Были эти попытки успешными или нет, куда более интересно то, что их характеризует, что делает их возможными: острое и обескураживающее осознание вездесущего и неустранимого имперского окружения (setting). Действительно, невозможно постичь мир, исходя из американской культуры (тем более имея за спиной целую историю уничтожения и поглощения) и не учитывая при этом ее имперский контекст. Это культурный факт исключительной политической, равно как и интерпретативной важности, но тем не менее его не признавали в качестве такового в культурологии и литературной теории и, как правило, замалчивали или скрывали в культурном дискурсе. Читать большинство культурных деконструктивистов, марксистов или новых историков — означает иметь дело с авторами, чей политический горизонт, чье историческое местоположение находится в рамках общества и культуры, глубоко пораженных имперским доминированием. Тем не менее этому горизонту уделяется мало внимания, слабо осознается подобная имперская закрытость. Вместо этого создается впечатление, что интерпретация других культур, текстов и народов — в конце концов именно этим занимается любая интерпретация — происходит в некоем временном вакууме, настолько великодушном и снисходительном, что он позволяет получать интерпретации непосредственно в универсальной форме, лишенной всякой ангажированности и пристрастности.

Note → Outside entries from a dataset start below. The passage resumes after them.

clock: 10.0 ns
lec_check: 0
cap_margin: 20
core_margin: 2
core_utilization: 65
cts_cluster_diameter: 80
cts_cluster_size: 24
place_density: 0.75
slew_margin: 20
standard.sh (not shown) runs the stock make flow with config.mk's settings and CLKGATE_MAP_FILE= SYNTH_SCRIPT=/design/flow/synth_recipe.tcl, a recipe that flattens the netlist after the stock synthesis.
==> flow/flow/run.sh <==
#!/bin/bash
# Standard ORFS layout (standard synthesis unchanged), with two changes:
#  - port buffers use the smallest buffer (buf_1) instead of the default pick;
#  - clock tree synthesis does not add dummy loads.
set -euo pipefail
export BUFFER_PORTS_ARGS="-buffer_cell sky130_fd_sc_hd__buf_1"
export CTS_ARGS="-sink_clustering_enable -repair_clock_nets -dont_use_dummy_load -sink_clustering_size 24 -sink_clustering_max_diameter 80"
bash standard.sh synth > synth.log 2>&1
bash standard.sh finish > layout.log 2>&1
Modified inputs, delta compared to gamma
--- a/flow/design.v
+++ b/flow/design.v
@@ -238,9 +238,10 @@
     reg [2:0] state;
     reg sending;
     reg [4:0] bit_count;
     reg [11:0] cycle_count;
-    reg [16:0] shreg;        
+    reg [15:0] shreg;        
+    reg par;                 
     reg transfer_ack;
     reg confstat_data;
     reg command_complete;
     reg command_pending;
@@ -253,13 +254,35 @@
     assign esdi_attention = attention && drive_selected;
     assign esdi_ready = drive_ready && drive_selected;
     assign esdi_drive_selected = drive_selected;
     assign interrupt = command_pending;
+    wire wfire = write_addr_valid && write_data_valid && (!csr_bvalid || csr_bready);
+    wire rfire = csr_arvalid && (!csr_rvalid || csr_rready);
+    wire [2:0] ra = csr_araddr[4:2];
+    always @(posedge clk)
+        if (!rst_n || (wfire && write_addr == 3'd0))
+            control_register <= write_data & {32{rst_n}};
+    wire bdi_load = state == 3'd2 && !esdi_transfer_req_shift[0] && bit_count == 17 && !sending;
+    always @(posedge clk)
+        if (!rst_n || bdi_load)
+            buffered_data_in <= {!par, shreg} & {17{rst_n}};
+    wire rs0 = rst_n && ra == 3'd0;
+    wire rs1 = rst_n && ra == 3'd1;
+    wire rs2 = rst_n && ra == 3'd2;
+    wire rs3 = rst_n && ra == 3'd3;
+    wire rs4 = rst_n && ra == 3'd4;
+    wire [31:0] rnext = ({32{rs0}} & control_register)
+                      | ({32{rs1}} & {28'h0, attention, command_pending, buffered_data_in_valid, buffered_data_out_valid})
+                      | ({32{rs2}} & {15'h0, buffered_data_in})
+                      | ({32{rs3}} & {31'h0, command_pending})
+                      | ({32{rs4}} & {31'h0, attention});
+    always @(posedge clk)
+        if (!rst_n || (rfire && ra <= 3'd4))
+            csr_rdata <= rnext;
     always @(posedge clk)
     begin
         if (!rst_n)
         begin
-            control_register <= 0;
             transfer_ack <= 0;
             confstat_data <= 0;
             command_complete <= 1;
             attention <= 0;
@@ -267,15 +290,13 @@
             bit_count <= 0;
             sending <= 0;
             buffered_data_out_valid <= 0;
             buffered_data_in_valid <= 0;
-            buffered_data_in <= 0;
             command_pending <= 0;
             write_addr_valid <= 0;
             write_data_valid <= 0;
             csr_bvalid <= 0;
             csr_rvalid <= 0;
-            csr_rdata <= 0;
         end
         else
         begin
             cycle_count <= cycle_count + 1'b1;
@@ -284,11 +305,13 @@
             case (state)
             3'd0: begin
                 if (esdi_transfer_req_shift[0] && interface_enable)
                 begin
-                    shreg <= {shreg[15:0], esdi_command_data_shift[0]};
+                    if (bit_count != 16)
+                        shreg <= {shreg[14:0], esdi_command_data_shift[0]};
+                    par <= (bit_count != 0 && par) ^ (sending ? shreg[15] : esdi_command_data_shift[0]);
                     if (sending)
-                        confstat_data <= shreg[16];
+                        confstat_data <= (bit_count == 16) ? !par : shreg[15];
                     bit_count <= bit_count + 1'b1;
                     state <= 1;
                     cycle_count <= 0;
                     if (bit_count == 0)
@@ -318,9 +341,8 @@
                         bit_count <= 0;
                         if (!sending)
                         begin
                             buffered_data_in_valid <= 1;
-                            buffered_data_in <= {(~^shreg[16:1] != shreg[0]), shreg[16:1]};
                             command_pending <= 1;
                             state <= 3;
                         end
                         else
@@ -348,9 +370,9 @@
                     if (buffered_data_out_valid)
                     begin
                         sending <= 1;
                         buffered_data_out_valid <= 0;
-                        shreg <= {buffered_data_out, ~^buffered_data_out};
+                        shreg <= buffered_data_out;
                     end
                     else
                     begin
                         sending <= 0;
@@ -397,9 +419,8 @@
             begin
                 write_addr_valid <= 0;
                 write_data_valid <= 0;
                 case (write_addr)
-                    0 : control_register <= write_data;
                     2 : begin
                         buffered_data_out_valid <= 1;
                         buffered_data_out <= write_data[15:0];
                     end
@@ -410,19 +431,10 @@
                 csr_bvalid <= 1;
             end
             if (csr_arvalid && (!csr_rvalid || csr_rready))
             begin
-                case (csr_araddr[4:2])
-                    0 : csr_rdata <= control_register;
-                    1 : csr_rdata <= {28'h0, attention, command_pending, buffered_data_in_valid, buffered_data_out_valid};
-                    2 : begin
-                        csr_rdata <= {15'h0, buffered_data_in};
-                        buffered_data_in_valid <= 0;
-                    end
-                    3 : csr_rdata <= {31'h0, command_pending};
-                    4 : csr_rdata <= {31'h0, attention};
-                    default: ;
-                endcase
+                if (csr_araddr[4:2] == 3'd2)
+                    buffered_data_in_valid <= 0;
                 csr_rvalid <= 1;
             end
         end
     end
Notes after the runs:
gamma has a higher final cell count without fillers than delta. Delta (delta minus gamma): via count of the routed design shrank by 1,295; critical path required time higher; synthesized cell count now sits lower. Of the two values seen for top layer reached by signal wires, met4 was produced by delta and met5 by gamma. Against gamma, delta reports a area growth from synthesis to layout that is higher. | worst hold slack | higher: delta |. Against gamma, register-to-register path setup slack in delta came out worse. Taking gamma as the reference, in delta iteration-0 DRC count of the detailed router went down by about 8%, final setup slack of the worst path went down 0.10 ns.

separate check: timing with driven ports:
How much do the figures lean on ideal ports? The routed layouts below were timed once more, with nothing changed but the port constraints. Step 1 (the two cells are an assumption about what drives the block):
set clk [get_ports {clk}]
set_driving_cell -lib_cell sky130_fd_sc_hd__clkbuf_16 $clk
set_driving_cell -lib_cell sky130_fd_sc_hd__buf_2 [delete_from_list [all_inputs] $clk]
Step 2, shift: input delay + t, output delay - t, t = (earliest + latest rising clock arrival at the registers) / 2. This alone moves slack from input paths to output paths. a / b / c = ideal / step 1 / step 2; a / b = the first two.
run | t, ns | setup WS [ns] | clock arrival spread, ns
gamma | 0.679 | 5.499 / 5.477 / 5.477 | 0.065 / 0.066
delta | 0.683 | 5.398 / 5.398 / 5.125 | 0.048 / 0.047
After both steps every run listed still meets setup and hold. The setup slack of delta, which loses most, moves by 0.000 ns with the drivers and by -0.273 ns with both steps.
Context: an optimization exercise on an open-source flow, tuned for small area and a short achievable clock period. The choices shown serve that exercise and are no tape-out recipe. Only simulation tests tie the RTL to the original design; equivalence was not proved. The flow treats the clock pin as an ideal source, which a real chip does not have. No activity file was given, so power comes from the tool's default toggle rates.

==> 11-22: inputs <==
Design Converter, start of the top module:
module Converter #(parameter INPUT_WIDTH = 16,
                   parameter OUTPUT_WIDTH = 64)(
    input[INPUT_WIDTH-1:0] data,
    input sop,
    input eop,
    input rst,
    input clk,
    output[OUTPUT_WIDTH-1:0] number,
    output valid,
    output error
    );
    localparam W = 64;
    localparam LO = 4;
    reg sop_d;       
    reg eop_d;       
    reg vld;         
    reg [3:0] base;
    reg t1_1, t1_2, t1_3;        
    reg t2_0, t2_1, t2_n;        
    reg first;                   
    reg [3:0] dign;      
    reg dig_ok;
    reg [W-1:0] acc;
    reg err;
    wire hi_ok = (data[INPUT_WIDTH-1:4] == 3);
    wire ch_ok = hi_ok && (data[3:0] < base);
    always @(posedge clk or posedge rst)
        if (rst) begin
            sop_d <= 1'b0;
            eop_d <= 1'b0;
            vld <= 1'b0;
        end else begin
            sop_d <= sop;
            eop_d <= eop;
            vld <= eop_d;
        end
    always @(posedge clk) begin
        if (sop)
            base <= data[3:0];
        t1_1 <= !sop_d && (base == 2 || base == 3);
        t1_2 <= !sop_d && (base == 4 || base == 5 || base == 6);
        t1_3 <= !sop_d && (base == 7 || base == 8 || base == 9 || base == 10);
        t2_0 <= !sop_d && (base == 3 || base == 5 || base == 9);
        t2_1 <= !sop_d && (base == 6 || base == 10);
        t2_n <= !sop_d && (base == 7);
        first <= sop_d;
        dign <= ~(data[3:0] + (!sop_d && base == 7));
        dig_ok <= ch_ok;
    end
    wire n0;
    Converter_a222oi u0 (.a1(t1_1), .a2(acc[3]), .b1(t1_2), .b2(acc[2]), .c1(t1_3), .c2(acc[1]), .y(n0));
    wire n1;
    Converter_inv u1 (.a(acc[4]), .y(n1));
    wire n2;
    Converter_a222oi u2 (.a1(t2_0), .a2(acc[4]), .b1(t2_n), .b2(n1), .c1(t2_1), .c2(acc[3]), .y(n2));
    wire n3;
    Converter_nor2 u3 (.a(n0), .b(n2), .y(n3));
    wire n4;
    Converter_nand2 u4 (.a(n0), .b(n2), .y(n4));
    wire n5;
    Converter_nor2b u5 (.a(n3), .bn(n4), .y(n5));
    wire n6;
    Converter_a222oi u6 (.a1(t1_1), .a2(acc[4]), .b1(t1_2), .b2(acc[3]), .c1(t1_3), .c2(acc[2]), .y(n6));
    wire n7;
  ...
export LEC_CHECK = 0
export CAP_MARGIN = 20
export CORE_MARGIN = 2
export CORE_UTILIZATION = 40
export CTS_BUF_LIST = sky130_fd_sc_hd__clkbuf_4 sky130_fd_sc_hd__clkbuf_8
export SETUP_SLACK_MARGIN = 5
export SLEW_MARGIN = 20
export SYNTH_HIERARCHICAL = 1
create_clock -name core_clock -period 8.5 [get_ports {clk}]
standard.sh (not shown) runs the stock make flow with config.mk's settings and CLKGATE_MAP_FILE= SYNTH_SCRIPT=/design/flow/synth_recipe.tcl, a recipe that flattens the netlist after the stock synthesis.
==> flow/flow/run.sh <==
#!/bin/bash
# Own layout flow. Differences from the standard layout:
#  1. synthesis reads design_gates.v, a copy of design.v in which each one-gate
#     cell module (Converter_<gate>) instantiates the matching sky130 cell
#     (flow/gatemap.py), so the adder keeps the gate structure the RTL spells
#     out; the rest goes through the standard flow's synthesis script (synth_recipe.tcl)
#     unchanged, so the registers and their names are the standard ones;
#  2. the port buffers are buf_1 cells;
#  3. timing repair aims at a setup slack of 5.3 ns (a 3.2 ns period), more
#     than config.mk's settings allow;
#  4. after clock tree synthesis, flow/skew.tcl gives the six multiplier-select
#     registers their own clock buffer off the clock port, one buffer level
#     earlier than the other registers (skew on register-to-register paths
#     only: these registers neither read inputs nor drive outputs).
# Each tool's output goes to a log file in this folder.
set -euo pipefail
W=$(pwd)
R=$W/orfs/results/$FLOW_PLATFORM/Converter/base

python3 flow/gatemap.py design.v design_gates.v > gatemap.log 2>&1

# the flow settings from config.mk, passed on make's command line as standard.sh does
args=()
while read -r kw k eq v; do
  [[ "$kw" == export && "$eq" == "=" ]] || continue
  case "$k" in
    PLATFORM|DESIGN_NAME|DESIGN_NICKNAME|VERILOG_FILES|SDC_FILE|NUM_CORES|LEC_CHECK) ;;
    *) args+=("$k=$v") ;;
  esac
done < config.mk

make -C "$FLOW_HOME" DESIGN_CONFIG="$W/config.mk" WORK_HOME="$W/orfs" CLKGATE_MAP_FILE= \
  SYNTH_SCRIPT="$W/synth_recipe.tcl" "${args[@]}" VERILOG_FILES="$W/design_gates.v" \
  synth > synth.log 2>&1

make -C "$FLOW_HOME" DESIGN_CONFIG="$W/config.mk" WORK_HOME="$W/orfs" CLKGATE_MAP_FILE= \
  SYNTH_SCRIPT="$W/synth_recipe.tcl" "${args[@]}" VERILOG_FILES="$W/design_gates.v" \
  "BUFFER_PORTS_ARGS=-buffer_cell sky130_fd_sc_hd__buf_1" SETUP_SLACK_MARGIN=5.3 \
  POST_CTS_TCL="$W/flow/skew.tcl" finish > layout.log 2>&1

: # left out here: write the final layout as DEF
==> flow/flow/skew.tcl <==
# After clock tree synthesis: clock the six multiplier-select registers
# (t1_1 .. t2_n) from their own clock buffer, driven by the clock port, so
# that their clock arrives one buffer level earlier than the other
# registers'.  These registers are loaded only from other registers and
# drive only the accumulator datapath, so this skew acts only on paths
# between registers.
set block [ord::get_db_block]
set db [ord::get_db]
set clk_net [[$block findBTerm clk] getNet]
set master [$db findMaster sky130_fd_sc_hd__clkbuf_4]
set buf [odb::dbInst_create $block $master selck_buf]
set net [odb::dbNet_create $block selck_net]
$net setSigType CLOCK
[$buf findITerm A] connect $clk_net
[$buf findITerm X] connect $net
set xs 0
set ys 0
set n 0
foreach name {t1_1 t1_2 t1_3 t2_0 t2_1 t2_n} {
  set inst [$block findInst "${name}\$_DFF_P_"]
  set it [$inst findITerm CLK]
  $it disconnect
  $it connect $net
  lassign [$inst getLocation] x y
  incr xs $x
  incr ys $y
  incr n
}
$buf setLocation [expr {$xs / $n}] [expr {$ys / $n}]
$buf setPlacementStatus PLACED
global_connect
detailed_placement
check_placement -verbose
puts "skew.tcl: select registers moved to selck_net"
Other scripts of this flow, unchanged in this note and not shown: flow/flow/gatemap.py
==> 02-13: changes against 11-22 <==
--- a/flow/flow/run.sh
+++ b/flow/flow/run.sh
@@ -8,9 +8,5 @@
 #  2. the port buffers are buf_1 cells;
 #  3. timing repair aims at a setup slack of 5.3 ns (a 3.2 ns period), more
-#     than config.mk's settings allow;
-#  4. after clock tree synthesis, flow/skew.tcl gives the six multiplier-select
-#     registers their own clock buffer off the clock port, one buffer level
-#     earlier than the other registers (skew on register-to-register paths
-#     only: these registers neither read inputs nor drive outputs).
+#     than config.mk's settings allow.
 # Each tool's output goes to a log file in this folder.
 set -euo pipefail
@@ -36,6 +32,5 @@
 make -C "$FLOW_HOME" DESIGN_CONFIG="$W/config.mk" WORK_HOME="$W/orfs" CLKGATE_MAP_FILE= \
   SYNTH_SCRIPT="$W/synth_recipe.tcl" "${args[@]}" VERILOG_FILES="$W/design_gates.v" \
-  "BUFFER_PORTS_ARGS=-buffer_cell sky130_fd_sc_hd__buf_1" SETUP_SLACK_MARGIN=5.3 \
-  POST_CTS_TCL="$W/flow/skew.tcl" finish > layout.log 2>&1
+  "BUFFER_PORTS_ARGS=-buffer_cell sky130_fd_sc_hd__buf_1" SETUP_SLACK_MARGIN=5.3 finish > layout.log 2>&1
 
 : # left out here: write the final layout as DEF
removed: flow/flow/skew.tcl
==> results.txt <==
Gate power share between 20% and 30%; Tot GR Track Use 21.1%; clock period minus worst slack roughly 3 ns; DR vias 6954; Critical R2R Launch acc[5]; most frequent cells in the layout nand2_1 (135), a222oi_1 (124), inv_1 (104), nor2_1 (94), a21oi_1 (86); Worst Reg-to-Reg Cells 16; status no timing/DRC/antenna violations; sequential cell area ~0.0018 mm^2; sequential cell area share between 20% and 30%; P_clk 0.000304 W; CP Depth 16; Worst Skew 0.251 ns
Source of the figures above: 11-22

Конечно, мы живем в мире не только товаров, но и репрезентаций, а репрезентации — их производство, обращение, история и интерпретация — также являются элементами культуры. В большей части современных теорий проблема репрезентации считается центральной, хотя ее редко ставят во всей полноте политического контекста — контекста по преимуществу имперского. Вместо этого мы, с одной стороны, имеем изолированную культурную сферу, которая считается свободной и безусловно открытой для бесплотных теоретических спекуляций и исследований, а с другой — девальвированную политическую сферу, где, как считается, и происходит реальная борьба интересов. К профессиональному исследователю культуры — гуманитарию, критику, ученому — имеет отношение только первая сфера. Более того, считается, что эти сферы разделены, тогда как они на самом деле не только взаимосвязаны, но и вообще представляют собой одно целое.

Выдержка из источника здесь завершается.